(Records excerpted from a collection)
○ ○ ○ ○

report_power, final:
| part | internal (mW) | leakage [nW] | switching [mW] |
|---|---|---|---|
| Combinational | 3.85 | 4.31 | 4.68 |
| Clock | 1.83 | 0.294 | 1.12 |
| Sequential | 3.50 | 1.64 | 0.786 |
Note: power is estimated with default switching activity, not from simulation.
[config.mk]
export PLATFORM = sky130hd
export DESIGN_NAME = rv_decode_stage
export DESIGN_NICKNAME = d
export VERILOG_FILES = /design/src/rtl/rv_decode_stage.sv
export SDC_FILE = /design/constraint.sdc
export NUM_CORES = 1
export LEC_CHECK = 0
export CAP_MARGIN = 20
export CORE_ASPECT_RATIO = 0.9
export CORE_MARGIN = 2
export CORE_UTILIZATION = 50
export CTS_CLUSTER_DIAMETER = 150
export CTS_CLUSTER_SIZE = 14
export DETAILED_ROUTE_END_ITERATION = 7
export DONT_BUFFER_PORTS = 1
export PLACE_DENSITY_LB_ADDON = 0.15
export SETUP_SLACK_MARGIN = 0.05
export SYNTH_ARGS = -nofsm -noshare
export SYNTH_HDL_FRONTEND = slang
export SYNTH_SLANG_ARGS = --single-unit
export TNS_END_PERCENT = 30
[constraint.sdc]
create_clock -name clk -period 14.3 [get_ports clk]
set_clock_uncertainty 0.2 [all_clocks]
set_input_delay 2.145 -clock clk [delete_from_list [all_inputs] [get_ports clk]]
set_output_delay 2.145 -clock clk [all_outputs]
set_load 0.01 [all_outputs]
**src/rtl/seq_detect_prog.sv**
```systemverilog
// seq_detect_prog: programmable serial pattern detector.
// Shifts accepted bits into a history register, flags a registered Moore
// match one clock after the matching bit, and supports overlapping or
// non-overlapping detection selected per accepted bit.
// Optional feature macro: SEQ_DETECT_MATCH_CNT_EN. When it is defined, a
// saturating match counter drives match_count. When it is undefined,
// match_count is tied to zero and no counter flops are built.
module seq_detect_prog #(
  parameter int               PAT_W   = 4,
  parameter logic [PAT_W-1:0] PAT_RST = 4'b1010,
  parameter int               CNT_W   = 8
) (
  input  logic             clk,
  input  logic             rst,
  input  logic             in,
  input  logic             in_valid,
  input  logic             overlap,
  input  logic             cfg_load,
  input  logic [PAT_W-1:0] cfg_pattern,
  output logic             detect,
  output logic [CNT_W-1:0] match_count
);

  localparam int               FILL_W    = $clog2(PAT_W + 1);
  localparam logic [FILL_W-1:0] FILL_FULL = FILL_W'(PAT_W);

  logic [PAT_W-1:0]  hist_q, hist_d;
  logic [PAT_W-1:0]  pat_q, pat_d;
  logic [FILL_W-1:0] fill_q, fill_d;
  logic              detect_q, detect_d;

  logic [PAT_W-1:0]  hist_shift;
  logic [FILL_W-1:0] fill_inc;
  logic              match;

  // Next-state logic: cfg_load outranks a data bit; a bit counts only when accepted.
  always_comb begin
    hist_shift = {hist_q[PAT_W-2:0], in};
    fill_inc   = (fill_q == FILL_FULL) ? FILL_FULL : fill_q + 1'b1;
    hist_d     = hist_q;
    fill_d     = fill_q;
    pat_d      = pat_q;
    detect_d   = 1'b0;
    match      = 1'b0;
    if (cfg_load) begin
      pat_d  = cfg_pattern;
      hist_d = '0;
      fill_d = '0;
    end else if (in_valid) begin
      match    = (fill_inc == FILL_FULL) && (hist_shift == pat_q);
      hist_d   = hist_shift;
      // Non-overlapping mode restarts the fill so a fresh PAT_W bits are needed.
      fill_d   = (match && !overlap) ? '0 : fill_inc;
      detect_d = match;
    end
  end

  // State register with synchronous reset that overrides load and data.
  always_ff @(posedge clk) begin
    if (rst) begin
      hist_q   <= '0;
      fill_q   <= '0;
      pat_q    <= PAT_RST;
      detect_q <= 1'b0;
    end else begin
      hist_q   <= hist_d;
      fill_q   <= fill_d;
      pat_q    <= pat_d;
      detect_q <= detect_d;
    end
  end

  assign detect = detect_q;

`ifdef SEQ_DETECT_MATCH_CNT_EN
  localparam logic [CNT_W-1:0] CNT_MAX = '1;

  logic [CNT_W-1:0] cnt_q, cnt_d;

  // Saturating match counter; holds at all-ones rather than wrapping.
  always_comb begin
    cnt_d = cnt_q;
    if (match && (cnt_q != CNT_MAX)) cnt_d = cnt_q + 1'b1;
  end

  // Counter register; cfg_load leaves the count untouched.
  always_ff @(posedge clk) begin
    if (rst) cnt_q <= '0;
    else     cnt_q <= cnt_d;
  end

  assign match_count = cnt_q;
`else
  assign match_count = '0;
`endif

endmodule

```
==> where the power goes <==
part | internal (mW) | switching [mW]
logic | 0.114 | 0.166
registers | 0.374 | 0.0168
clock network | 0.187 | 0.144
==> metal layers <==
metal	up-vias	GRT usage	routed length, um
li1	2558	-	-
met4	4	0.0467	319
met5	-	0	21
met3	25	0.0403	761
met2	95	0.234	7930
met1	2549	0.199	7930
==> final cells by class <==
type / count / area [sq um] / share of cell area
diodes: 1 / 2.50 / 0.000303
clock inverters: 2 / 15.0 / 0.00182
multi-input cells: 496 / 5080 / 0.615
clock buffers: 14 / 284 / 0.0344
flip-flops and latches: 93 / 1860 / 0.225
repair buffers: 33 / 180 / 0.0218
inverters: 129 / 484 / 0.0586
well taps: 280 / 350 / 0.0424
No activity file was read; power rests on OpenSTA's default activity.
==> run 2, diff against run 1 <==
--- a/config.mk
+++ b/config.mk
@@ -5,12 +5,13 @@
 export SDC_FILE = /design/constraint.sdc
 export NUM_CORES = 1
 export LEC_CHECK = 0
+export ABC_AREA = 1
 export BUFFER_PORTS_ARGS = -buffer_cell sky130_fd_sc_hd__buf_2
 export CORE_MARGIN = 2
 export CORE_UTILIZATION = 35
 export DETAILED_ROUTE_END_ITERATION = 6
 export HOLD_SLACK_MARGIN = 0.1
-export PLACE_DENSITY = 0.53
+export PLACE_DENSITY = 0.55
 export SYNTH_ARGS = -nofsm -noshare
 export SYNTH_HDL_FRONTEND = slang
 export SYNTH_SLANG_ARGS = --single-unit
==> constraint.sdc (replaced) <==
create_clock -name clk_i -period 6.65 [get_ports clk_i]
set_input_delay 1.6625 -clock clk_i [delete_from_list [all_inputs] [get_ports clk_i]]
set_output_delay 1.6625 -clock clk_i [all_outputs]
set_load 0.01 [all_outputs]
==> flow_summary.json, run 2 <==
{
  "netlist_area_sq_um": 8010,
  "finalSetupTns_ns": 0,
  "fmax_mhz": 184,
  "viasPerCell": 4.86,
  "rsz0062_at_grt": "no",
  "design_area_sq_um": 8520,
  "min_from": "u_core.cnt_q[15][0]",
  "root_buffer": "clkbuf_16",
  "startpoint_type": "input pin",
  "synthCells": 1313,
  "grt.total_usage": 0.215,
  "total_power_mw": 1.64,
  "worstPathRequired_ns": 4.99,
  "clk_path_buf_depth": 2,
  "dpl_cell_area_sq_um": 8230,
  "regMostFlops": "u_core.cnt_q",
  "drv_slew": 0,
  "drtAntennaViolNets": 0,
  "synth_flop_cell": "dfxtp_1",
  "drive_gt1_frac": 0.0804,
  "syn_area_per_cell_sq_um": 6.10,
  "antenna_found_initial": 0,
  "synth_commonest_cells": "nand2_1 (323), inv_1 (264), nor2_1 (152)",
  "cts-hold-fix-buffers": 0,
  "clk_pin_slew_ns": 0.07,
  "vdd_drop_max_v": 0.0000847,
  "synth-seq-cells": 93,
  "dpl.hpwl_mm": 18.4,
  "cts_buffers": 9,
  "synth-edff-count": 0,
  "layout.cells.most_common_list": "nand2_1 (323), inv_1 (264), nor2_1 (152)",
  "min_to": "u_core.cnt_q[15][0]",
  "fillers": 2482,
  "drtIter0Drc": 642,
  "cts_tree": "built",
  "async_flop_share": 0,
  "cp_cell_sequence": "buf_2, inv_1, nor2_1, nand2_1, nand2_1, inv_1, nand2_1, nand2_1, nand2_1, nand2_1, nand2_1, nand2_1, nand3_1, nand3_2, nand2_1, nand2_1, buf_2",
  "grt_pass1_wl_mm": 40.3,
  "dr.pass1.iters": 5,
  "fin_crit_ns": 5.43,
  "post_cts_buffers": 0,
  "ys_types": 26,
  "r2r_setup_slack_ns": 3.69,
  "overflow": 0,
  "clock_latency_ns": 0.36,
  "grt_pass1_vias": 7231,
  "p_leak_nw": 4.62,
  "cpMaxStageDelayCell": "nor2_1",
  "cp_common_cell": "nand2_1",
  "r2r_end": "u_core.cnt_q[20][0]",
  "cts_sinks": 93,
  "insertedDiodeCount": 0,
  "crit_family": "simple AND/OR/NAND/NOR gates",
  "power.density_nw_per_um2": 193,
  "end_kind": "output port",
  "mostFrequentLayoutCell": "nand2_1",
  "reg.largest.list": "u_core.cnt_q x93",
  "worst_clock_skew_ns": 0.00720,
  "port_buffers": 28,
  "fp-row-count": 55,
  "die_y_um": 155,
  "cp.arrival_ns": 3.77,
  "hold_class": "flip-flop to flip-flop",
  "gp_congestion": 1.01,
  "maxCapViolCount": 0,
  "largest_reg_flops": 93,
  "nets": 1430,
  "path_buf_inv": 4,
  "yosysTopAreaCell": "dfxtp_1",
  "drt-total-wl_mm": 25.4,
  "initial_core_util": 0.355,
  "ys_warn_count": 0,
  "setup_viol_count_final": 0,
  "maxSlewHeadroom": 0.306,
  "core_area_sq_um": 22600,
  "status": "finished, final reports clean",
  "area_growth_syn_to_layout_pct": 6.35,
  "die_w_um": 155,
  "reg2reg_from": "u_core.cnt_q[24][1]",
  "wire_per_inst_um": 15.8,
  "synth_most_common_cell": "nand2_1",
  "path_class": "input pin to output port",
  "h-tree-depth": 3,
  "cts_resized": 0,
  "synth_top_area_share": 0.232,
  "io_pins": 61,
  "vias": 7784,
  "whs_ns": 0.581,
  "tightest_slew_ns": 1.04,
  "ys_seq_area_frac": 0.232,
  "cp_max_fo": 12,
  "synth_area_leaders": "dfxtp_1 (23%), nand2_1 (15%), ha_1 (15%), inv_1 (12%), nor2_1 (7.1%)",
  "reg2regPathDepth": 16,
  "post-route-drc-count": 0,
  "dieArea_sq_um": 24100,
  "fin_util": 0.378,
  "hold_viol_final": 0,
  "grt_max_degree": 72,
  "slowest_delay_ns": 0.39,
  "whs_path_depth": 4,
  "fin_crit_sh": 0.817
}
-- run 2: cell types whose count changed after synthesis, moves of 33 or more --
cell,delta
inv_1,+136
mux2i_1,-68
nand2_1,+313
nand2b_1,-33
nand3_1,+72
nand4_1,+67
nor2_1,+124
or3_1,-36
==> src/rtl/ai_accel_op_scheduler.sv <==
// In-order command sequencer for the accelerator compute engines: buffers opcode/argument
// commands in a small FIFO, starts one engine at a time and waits for its done under a watchdog.
module ai_accel_op_scheduler #(
    parameter int NUM_ENG    = 7,
    parameter int FIFO_DEPTH = 4,
    parameter int ARG_W      = 32,
    parameter int TIMEOUT    = 1024
) (
    input  logic                          clk,
    input  logic                          reset_n,
    input  logic                          enable,
    input  logic                          cmd_valid,
    output logic                          cmd_ready,
    input  logic [2:0]                    cmd_op,
    input  logic [ARG_W-1:0]              cmd_arg,
    input  logic                          abort,
    input  logic                          err_clear,
    output logic [NUM_ENG-1:0]            eng_start,
    output logic [ARG_W-1:0]              eng_arg,
    input  logic [NUM_ENG-1:0]            eng_done,
    output logic                          op_done,
    output logic [2:0]                    op_done_id,
    output logic                          busy,
    output logic [$clog2(FIFO_DEPTH):0]   fifo_level,
    output logic                          err_badop,
    output logic                          err_timeout
);

    localparam int PTR_W = $clog2(FIFO_DEPTH);
    localparam int LVL_W = PTR_W + 1;
    localparam int WD_W  = $clog2(TIMEOUT + 2);
    localparam logic [WD_W-1:0]  WD_LAST   = WD_W'((TIMEOUT > 0) ? TIMEOUT - 1 : 0);
    localparam logic [LVL_W-1:0] LVL_FULL  = LVL_W'(FIFO_DEPTH);
    localparam logic [3:0]       NUM_ENG_L = 4'(NUM_ENG);

    typedef enum logic [1:0] {
        S_IDLE,
        S_ISSUE,
        S_WAIT,
        S_DONE
    } state_t;

    state_t state, next_state;

    logic [2:0]       fifo_op  [FIFO_DEPTH];
    logic [ARG_W-1:0] fifo_arg [FIFO_DEPTH];
    logic [PTR_W-1:0] wr_ptr, rd_ptr;
    logic [LVL_W-1:0] level;

    logic [2:0]         op_q;
    logic [ARG_W-1:0]   arg_q;
    logic [WD_W-1:0]    wd_cnt;
    logic [NUM_ENG-1:0] eng_start_q;
    logic               op_done_q;
    logic [2:0]         op_done_id_q;

    logic               empty, full, push, pop;
    logic               head_bad, done_hit, badop_fire, timeout_fire, finish_ok;
    logic [2:0]         head_op;
    logic [ARG_W-1:0]   head_arg;
    logic [NUM_ENG-1:0] op_onehot;

    assign empty     = (level == '0);
    assign full      = (level == LVL_FULL);
    assign cmd_ready = !full;
    assign push      = cmd_valid && !full && !abort;
    assign head_op   = fifo_op[rd_ptr];
    assign head_arg  = fifo_arg[rd_ptr];
    assign head_bad  = ({1'b0, head_op} >= NUM_ENG_L);
    assign op_onehot = {{(NUM_ENG-1){1'b0}}, 1'b1} << op_q;
    assign done_hit  = |(eng_done & op_onehot);
    assign finish_ok = (state == S_WAIT) && !abort && done_hit;

    // Storage array carries no reset; occupancy is tracked by the pointers and level below.
    always_ff @(posedge clk) begin
        if (push) begin
            fifo_op[wr_ptr]  <= cmd_op;
            fifo_arg[wr_ptr] <= cmd_arg;
        end
    end

    always_ff @(posedge clk or negedge reset_n) begin
        if (!reset_n) begin
            wr_ptr <= '0;
            rd_ptr <= '0;
            level  <= '0;
        end else if (abort) begin
            wr_ptr <= '0;
            rd_ptr <= '0;
            level  <= '0;
        end else begin
            if (push) wr_ptr <= wr_ptr + PTR_W'(1);
            if (pop)  rd_ptr <= rd_ptr + PTR_W'(1);
            case ({push, pop})
                2'b10:   level <= level + LVL_W'(1);
                2'b01:   level <= level - LVL_W'(1);
                default: level <= level;
            endcase
        end
    end

    always_ff @(posedge clk or negedge reset_n) begin
        if (!reset_n) state <= S_IDLE;
        else          state <= next_state;
    end

    always_comb begin
        next_state   = state;
        pop          = 1'b0;
        badop_fire   = 1'b0;
        timeout_fire = 1'b0;
        case (state)
            S_IDLE: begin
                if (enable && !empty && !abort) begin
                    pop = 1'b1;
                    if (head_bad) badop_fire = 1'b1;
                    else          next_state = S_ISSUE;
                end
            end
            S_ISSUE: next_state = abort ? S_IDLE : S_WAIT;
            S_WAIT: begin
                if (abort) begin
                    next_state = S_IDLE;
                end else if (done_hit) begin
                    next_state = S_DONE;
                end else if (TIMEOUT != 0 && wd_cnt == WD_LAST) begin
                    timeout_fire = 1'b1;
                    next_state   = S_IDLE;
                end
            end
            S_DONE:  next_state = S_IDLE;
            default: next_state = S_IDLE;
        endcase
    end

    // Start and completion pulses are registered, so the engine sees start one cycle after ISSUE.
    always_ff @(posedge clk or negedge reset_n) begin
        if (!reset_n) begin
            op_q         <= '0;
            arg_q        <= '0;
            wd_cnt       <= '0;
            eng_start_q  <= '0;
            op_done_q    <= 1'b0;
            op_done_id_q <= '0;
            err_badop    <= 1'b0;
            err_timeout  <= 1'b0;
        end else begin
            if (pop && !head_bad) begin
                op_q  <= head_op;
                arg_q <= head_arg;
            end
            wd_cnt      <= (state == S_WAIT) ? wd_cnt + WD_W'(1) : '0;
            eng_start_q <= (state == S_ISSUE && !abort) ? op_onehot : '0;
            op_done_q   <= finish_ok;
            if (finish_ok) op_done_id_q <= op_q;
            err_badop   <= badop_fire   || (err_badop   && !err_clear);
            err_timeout <= timeout_fire || (err_timeout && !err_clear);
        end
    end

    assign eng_start  = eng_start_q;
    assign eng_arg    = arg_q;
    assign op_done    = op_done_q;
    assign op_done_id = op_done_id_q;
    assign busy       = (state != S_IDLE) || !empty;
    assign fifo_level = level;

endmodule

○ ○ ○ ○

**Goal of the exercise**:
Return, from the data above, each line in which the string "inverters" appears.

**Task solution**:
clock inverters: 2 / 15.0 / 0.00182
inverters: 129 / 484 / 0.0586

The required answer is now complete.